IN December, the Bollywood film "PK," an ingenious comedy-drama about a confused extraterrestrial and the Indian subcontinent’s obsession with religion, opened on thousands of screens all over the world (including 272 screens in the U.S.).

A month later, it has become the most profitable Bollywood film of all time, as well as the biggest-ever Bollywood hit in America. Starring the ever-reliable and cinematically ambitious superstar Aamir Khan, the success of "PK" is actually well deserved (many Hindi superhits are truly juvenile).

Sure, it hews close to the traditions of Bollywood cinema - - it is rich in spectacle, song and dance, and it takes a view of human emotion that may in the West come across as full of sentimentality, often cited as a reason for the genre’s lack of crossover appeal. But "PK" also demonstrates how a mass art form can fold a skeptical and challenging message into a pleasing plotline, and it is an extremely timely intervention in the ugly wars over religion in India today.

In the film’s opening scene, a spaceship lands in the middle of the Rajasthan desert (“Why do all aliens land only in India?” asked a man sitting in the row behind me), and there emerges the film’s good-looking but expressionless hero. He is stark naked, except for a glittering green pendant around his neck: the device with which he can send messages back to his home planet.

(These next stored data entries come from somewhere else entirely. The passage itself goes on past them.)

## config.mk

```make
export PLATFORM = sky130hd
export DESIGN_NAME = ttt_turn_ctrl_flat
export DESIGN_NICKNAME = d
export VERILOG_FILES = /design/src/rtl/ttt_turn_ctrl_if.sv /design/src/rtl/ttt_turn_ctrl.sv /design/src/flat_wrapper.sv
export SDC_FILE = /design/constraint.sdc
export NUM_CORES = 1
export LEC_CHECK = 0
export BUFFER_PORTS_ARGS = -buffer_cell sky130_fd_sc_hd__buf_2
export CORE_MARGIN = 2
export CORE_UTILIZATION = 50
export DETAILED_ROUTE_END_ITERATION = 10
export MAX_ROUTING_LAYER = met4
export PLACE_DENSITY = 0.73
export SYNTH_ARGS = -nofsm -noshare
export SYNTH_HDL_FRONTEND = slang
export SYNTH_SLANG_ARGS = --single-unit
```

## constraint.sdc

```tcl
create_clock -name clk -period 5.1 [get_ports clk]
set_clock_uncertainty 0.05 [all_clocks]
set_input_delay 0.51 -clock clk [delete_from_list [all_inputs] [get_ports clk]]
set_output_delay 0.51 -clock clk [all_outputs]
set_load 0.02 [all_outputs]
```

## src/rtl/ttt_turn_ctrl_if.sv

```systemverilog
// ttt_turn_ctrl_if
//   Bundle between the keypad/display side and the tic-tac-toe sequencer.
//   master : keypad side, drives start/key_valid/key_code and observes the game.
//   slave  : the sequencer, consumes key events and drives board/turn/result.
//   Signals:
//     start, key_valid, key_code[3:0]        keypad -> sequencer
//     board[17:0], turn_o, result[1:0],
//     move_count[3:0], state[2:0], ready,
//     move_ack, illegal, timeout             sequencer -> renderer / message mux
interface ttt_turn_ctrl_if;
  logic        start;
  logic        key_valid;
  logic [3:0]  key_code;
  logic [17:0] board;
  logic        turn_o;
  logic [1:0]  result;
  logic [3:0]  move_count;
  logic [2:0]  state;
  logic        ready;
  logic        move_ack;
  logic        illegal;
  logic        timeout;

  modport master (
    output start, key_valid, key_code,
    input  board, turn_o, result, move_count, state, ready, move_ack, illegal, timeout
  );

  modport slave (
    input  start, key_valid, key_code,
    output board, turn_o, result, move_count, state, ready, move_ack, illegal, timeout
  );
endinterface

```

## src/rtl/ttt_turn_ctrl.sv

```systemverilog
// ttt_turn_ctrl
//   Game sequencer for the tic-tac-toe board: validates key events against the
//   board, places stones, alternates turns, detects win/draw and optionally
//   expires a turn after TURN_TIMEOUT cycles.
//   Ports:
//     clk        system clock
//     rst        asynchronous, active-high reset
//     bus        ttt_turn_ctrl_if.slave (key events in, board/turn/result out)
//   Board encoding: cell k (1..9) occupies bits [19-2k:18-2k]; upper bit = O,
//   lower bit = X.
//   Build option: define TTT_UNDO_EN to add a 9-deep move history; key '*'
//   (code 10) then removes the last stone. Without it, code 10 is illegal.
module ttt_turn_ctrl #(
  parameter logic        FIRST_O      = 1'b0,
  parameter int unsigned TURN_TIMEOUT = 0,
  parameter int unsigned TO_W         = 32
) (
  input logic            clk,
  input logic            rst,
  ttt_turn_ctrl_if.slave bus
);

  typedef enum logic [2:0] {
    S_IDLE  = 3'd0,
    S_WAIT  = 3'd1,
    S_CHECK = 3'd2,
    S_EVAL  = 3'd3,
    S_DONE  = 3'd4
  } state_t;

  localparam bit              TO_EN   = (TURN_TIMEOUT != 0);
  localparam logic [TO_W-1:0] TO_LAST = TO_EN ? TO_W'(TURN_TIMEOUT - 1) : '0;

  // One-hot cell select for codes 1..9; zero for every non-cell code.
  function automatic logic [8:0] cell_onehot(input logic [3:0] code);
    logic [8:0] oh;
    oh = 9'd0;
    if ((code >= 4'd1) && (code <= 4'd9)) begin
      oh = 9'd1 << (code - 4'd1);
    end else begin
      oh = 9'd0;
    end
    return oh;
  endfunction

  // Stones of one player as a 9-bit plane, bit i = cell i+1.
  function automatic logic [8:0] plane(input logic [17:0] b, input logic who);
    logic [8:0] p;
    p = 9'd0;
    for (int i = 0; i < 9; i++) begin
      p[i] = who ? b[17-2*i] : b[16-2*i];
    end
    return p;
  endfunction

  // Any of the 3 rows, 3 columns or 2 diagonals fully owned.
  function automatic logic has_line(input logic [8:0] p);
    return (&p[2:0]) | (&p[5:3]) | (&p[8:6]) |
           (p[0] & p[3] & p[6]) | (p[1] & p[4] & p[7]) | (p[2] & p[5] & p[8]) |
           (p[0] & p[4] & p[8]) | (p[2] & p[4] & p[6]);
  endfunction

  function automatic logic [17:0] place(input logic [17:0] b, input logic [8:0] oh,
                                        input logic who);
    logic [17:0] r;
    r = b;
    for (int i = 0; i < 9; i++) begin
      if (oh[i]) begin
        if (who) r[17-2*i] = 1'b1;
        else     r[16-2*i] = 1'b1;
      end
    end
    return r;
  endfunction

`ifdef TTT_UNDO_EN
  function automatic logic [17:0] clear_cell(input logic [17:0] b, input logic [8:0] oh);
    logic [17:0] r;
    r = b;
    for (int i = 0; i < 9; i++) begin
      if (oh[i]) begin
        r[17-2*i] = 1'b0;
        r[16-2*i] = 1'b0;
      end
    end
    return r;
  endfunction
`endif

  state_t          state_q;
  logic [17:0]     board_q;
  logic            turn_q;
  logic [1:0]      result_q;
  logic [3:0]      move_cnt_q;
  logic [3:0]      key_q;
  logic            ready_q;
  logic            move_ack_q;
  logic            illegal_q;
  logic            timeout_q;
  logic [TO_W-1:0] to_cnt_q;

  logic [8:0] key_oh_d;
  logic       legal_d;
  logic       win_d;

`ifdef TTT_UNDO_EN
  logic [3:0] hist_q [0:8];
  logic [8:0] undo_oh_d;
`endif

  // Decode the latched key against the board and test the mover for a line.
  always_comb begin
    key_oh_d = cell_onehot(key_q);
    legal_d  = (key_oh_d != 9'd0) &&
               ((key_oh_d & (plane(board_q, 1'b1) | plane(board_q, 1'b0))) == 9'd0);
    win_d    = has_line(plane(board_q, turn_q));
`ifdef TTT_UNDO_EN
    if (move_cnt_q != 4'd0) begin
      undo_oh_d = cell_onehot(hist_q[move_cnt_q - 4'd1]);
    end else begin
      undo_oh_d = 9'd0;
    end
`endif
  end

  // Game FSM with all outputs registered; start overrides every state.
  always_ff @(posedge clk or posedge rst) begin
    if (rst) begin
      state_q    <= S_IDLE;
      board_q    <= 18'd0;
      turn_q     <= FIRST_O;
      result_q   <= 2'b00;
      move_cnt_q <= 4'd0;
      key_q      <= 4'd0;
      ready_q    <= 1'b0;
      move_ack_q <= 1'b0;
      illegal_q  <= 1'b0;
      timeout_q  <= 1'b0;
      to_cnt_q   <= '0;
`ifdef TTT_UNDO_EN
      for (int i = 0; i < 9; i++) hist_q[i] <= 4'd0;
`endif
    end else begin
      move_ack_q <= 1'b0;
      illegal_q  <= 1'b0;
      timeout_q  <= 1'b0;
      if (bus.start) begin
        // Any pending key in this cycle is dropped.
        state_q    <= S_WAIT;
        board_q    <= 18'd0;
        turn_q     <= FIRST_O;
        result_q   <= 2'b00;
        move_cnt_q <= 4'd0;
        ready_q    <= 1'b1;
        to_cnt_q   <= '0;
      end else begin
        case (state_q)
          S_IDLE: begin
            ready_q <= 1'b0;
          end
          S_WAIT: begin
            if (bus.key_valid) begin
              key_q    <= bus.key_code;
              state_q  <= S_CHECK;
              ready_q  <= 1'b0;
              to_cnt_q <= '0;
            end else if (TO_EN && (to_cnt_q == TO_LAST)) begin
              // Turn expired: hand the move to the other player, stay in WAIT.
              timeout_q <= 1'b1;
              turn_q    <= ~turn_q;
              to_cnt_q  <= '0;
            end else if (TO_EN) begin
              to_cnt_q <= to_cnt_q + TO_W'(1);
            end else begin
              to_cnt_q <= '0;
            end
          end
          S_CHECK: begin
            if (legal_d) begin
              board_q    <= place(board_q, key_oh_d, turn_q);
              move_cnt_q <= move_cnt_q + 4'd1;
              move_ack_q <= 1'b1;
              state_q    <= S_EVAL;
`ifdef TTT_UNDO_EN
              hist_q[move_cnt_q] <= key_q;
`endif
            end
`ifdef TTT_UNDO_EN
            else if ((key_q == 4'd10) && (move_cnt_q != 4'd0)) begin
              // Undo skips EVAL: removing a stone can never create a result.
              board_q    <= clear_cell(board_q, undo_oh_d);
              move_cnt_q <= move_cnt_q - 4'd1;
              turn_q     <= ~turn_q;
              move_ack_q <= 1'b1;
              state_q    <= S_WAIT;
              ready_q    <= 1'b1;
              to_cnt_q   <= '0;
            end
`endif
            else begin
              illegal_q <= 1'b1;
              state_q   <= S_WAIT;
              ready_q   <= 1'b1;
              to_cnt_q  <= '0;
            end
          end
          S_EVAL: begin
            if (win_d) begin
              result_q <= turn_q ? 2'b10 : 2'b01;
              state_q  <= S_DONE;
            end else if (move_cnt_q == 4'd9) begin
              result_q <= 2'b11;
              state_q  <= S_DONE;
            end else begin
              turn_q   <= ~turn_q;
              state_q  <= S_WAIT;
              ready_q  <= 1'b1;
              to_cnt_q <= '0;
            end
          end
          S_DONE: begin
            ready_q <= 1'b0;
          end
          default: begin
            state_q <= S_IDLE;
            ready_q <= 1'b0;
          end
        endcase
      end
    end
  end

  assign bus.board      = board_q;
  assign bus.turn_o     = turn_q;
  assign bus.result     = result_q;
  assign bus.move_count = move_cnt_q;
  assign bus.state      = state_q;
  assign bus.ready      = ready_q;
  assign bus.move_ack   = move_ack_q;
  assign bus.illegal    = illegal_q;
  assign bus.timeout    = timeout_q;

endmodule

```

## src/flat_wrapper.sv

```systemverilog
// flat-port wrapper written by rule: the top's interface ports become plain ports
module ttt_turn_ctrl_flat 
#(
  parameter logic        FIRST_O      = 1'b0,
  parameter int unsigned TURN_TIMEOUT = 0,
  parameter int unsigned TO_W         = 32
)
  (clk, rst, bus_start, bus_key_valid, bus_key_code, bus_board, bus_turn_o, bus_result, bus_move_count, bus_state, bus_ready, bus_move_ack, bus_illegal, bus_timeout);
  ttt_turn_ctrl_if bus_i ();
  input logic clk;
  input logic rst;
  input wire logic [$bits(bus_i.start)-1:0] bus_start;
  input wire logic [$bits(bus_i.key_valid)-1:0] bus_key_valid;
  input wire logic [$bits(bus_i.key_code)-1:0] bus_key_code;
  output wire logic [$bits(bus_i.board)-1:0] bus_board;
  output wire logic [$bits(bus_i.turn_o)-1:0] bus_turn_o;
  output wire logic [$bits(bus_i.result)-1:0] bus_result;
  output wire logic [$bits(bus_i.move_count)-1:0] bus_move_count;
  output wire logic [$bits(bus_i.state)-1:0] bus_state;
  output wire logic [$bits(bus_i.ready)-1:0] bus_ready;
  output wire logic [$bits(bus_i.move_ack)-1:0] bus_move_ack;
  output wire logic [$bits(bus_i.illegal)-1:0] bus_illegal;
  output wire logic [$bits(bus_i.timeout)-1:0] bus_timeout;
  assign bus_i.start = bus_start;
  assign bus_i.key_valid = bus_key_valid;
  assign bus_i.key_code = bus_key_code;
  assign bus_board = bus_i.board;
  assign bus_turn_o = bus_i.turn_o;
  assign bus_result = bus_i.result;
  assign bus_move_count = bus_i.move_count;
  assign bus_state = bus_i.state;
  assign bus_ready = bus_i.ready;
  assign bus_move_ack = bus_i.move_ack;
  assign bus_illegal = bus_i.illegal;
  assign bus_timeout = bus_i.timeout;
  ttt_turn_ctrl #(.FIRST_O(FIRST_O), .TURN_TIMEOUT(TURN_TIMEOUT), .TO_W(TO_W)) u_core (.clk(clk), .rst(rst), .bus(bus_i));
endmodule
```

Immediately, a man steals this device from him, and language-less PK -- on his own planet, all communication is telepathic -- is left without any means of connection to another being, whether on this planet or his own. He blunders around the countryside, desperate to find his transmitter, and arrives after many travails in New Delhi.

By this time, he has picked up a rustic, trenchant north Indian dialect, Bhojpuri, as a result of an encounter with a prostitute in which no bodily fluids are exchanged, only language (this is one of the film’s many daring touches). Now he finally has the means to ask questions of human beings and track down his transmitter, but almost everyone he meets in Delhi gives him some version of the answer “God only knows” or “Only God can help you.” PK decides to track down God in India, and spends all his time following and imitating all those who are also apparently in search of God in temples, mosques and churches.

Without knowing it, then, he becomes the latest incarnation of one of the subcontinent’s great religious lineages: the questioning figure (Lal Ded, Kabir, Gandhi) who, through his or her skepticism, mockery, moral nobility or innocence, puts to shame those passionate believers -- whether within a religious tradition or across all of them -- who think they know what faith is all about. Looking at the world though PK’s perplexed eyes, the Indian viewer sees a new line drawn through one of the most diverse and layered religious landscapes in the world: one that suggests that all religions have been captured by complacency, arrogance, empty rituals and blind faith.

And yet the satire is delivered with an empathetic and peculiarly Indian touch, with a sense that religious belief is not so much an irrational human excess to be discarded, but a challenging road on which it is quite easy to go -- or be led -- astray, and the same bad faith that attaches itself to so many human projects is once again conspicuous.

The film's harrowing song “Bhagavan, Hai Kahan Re Tu?” (“God, Where Art Thou?”) describes PK’s anguished search for a god beyond that of images and words who will answer his questions. It expresses the film’s message in a much more tragic and troubled key than the plot itself, a kind of layering intrinsic to Bollywood’s film language that the reviewer in the New York Times seemed to have missed while deciding that the film was essentially a well-meaning bit of cinematic candyfloss. To me, there was something extremely moving and convincing about PK’s journey to his eventual, unsettling conclusion: “There is not one God, but two: the one that made human beings, and the one that human beings made.”

Predictably, soon after its release, "PK" became the object of vociferous protests in India by right-wing Hindu groups that thought Hinduism was unfairly singled out in the film’s critique of religion and wanted the film banned by the state or at least boycotted by Hindus.

But the film’s focus on Hinduism is not because it somehow holds Hinduism to be more susceptible to corruption and bad faith than the other religions of India. It is rather that, precisely because a majority of Indians are Hindu, political Hinduism can destroy the delicate ecosystem of religion on the subcontinent in a way that no other force can, and with the very complacency and self-righteousness exhibited by the Hindu godman who is the film’s villain.

A blockbuster made in a warmly mocking spirit and starring the most charming alien ever seen in Indian cinema, "PK" is a reminder of how the best art can endow us with a new vision of the familiar and a new imagination for the future.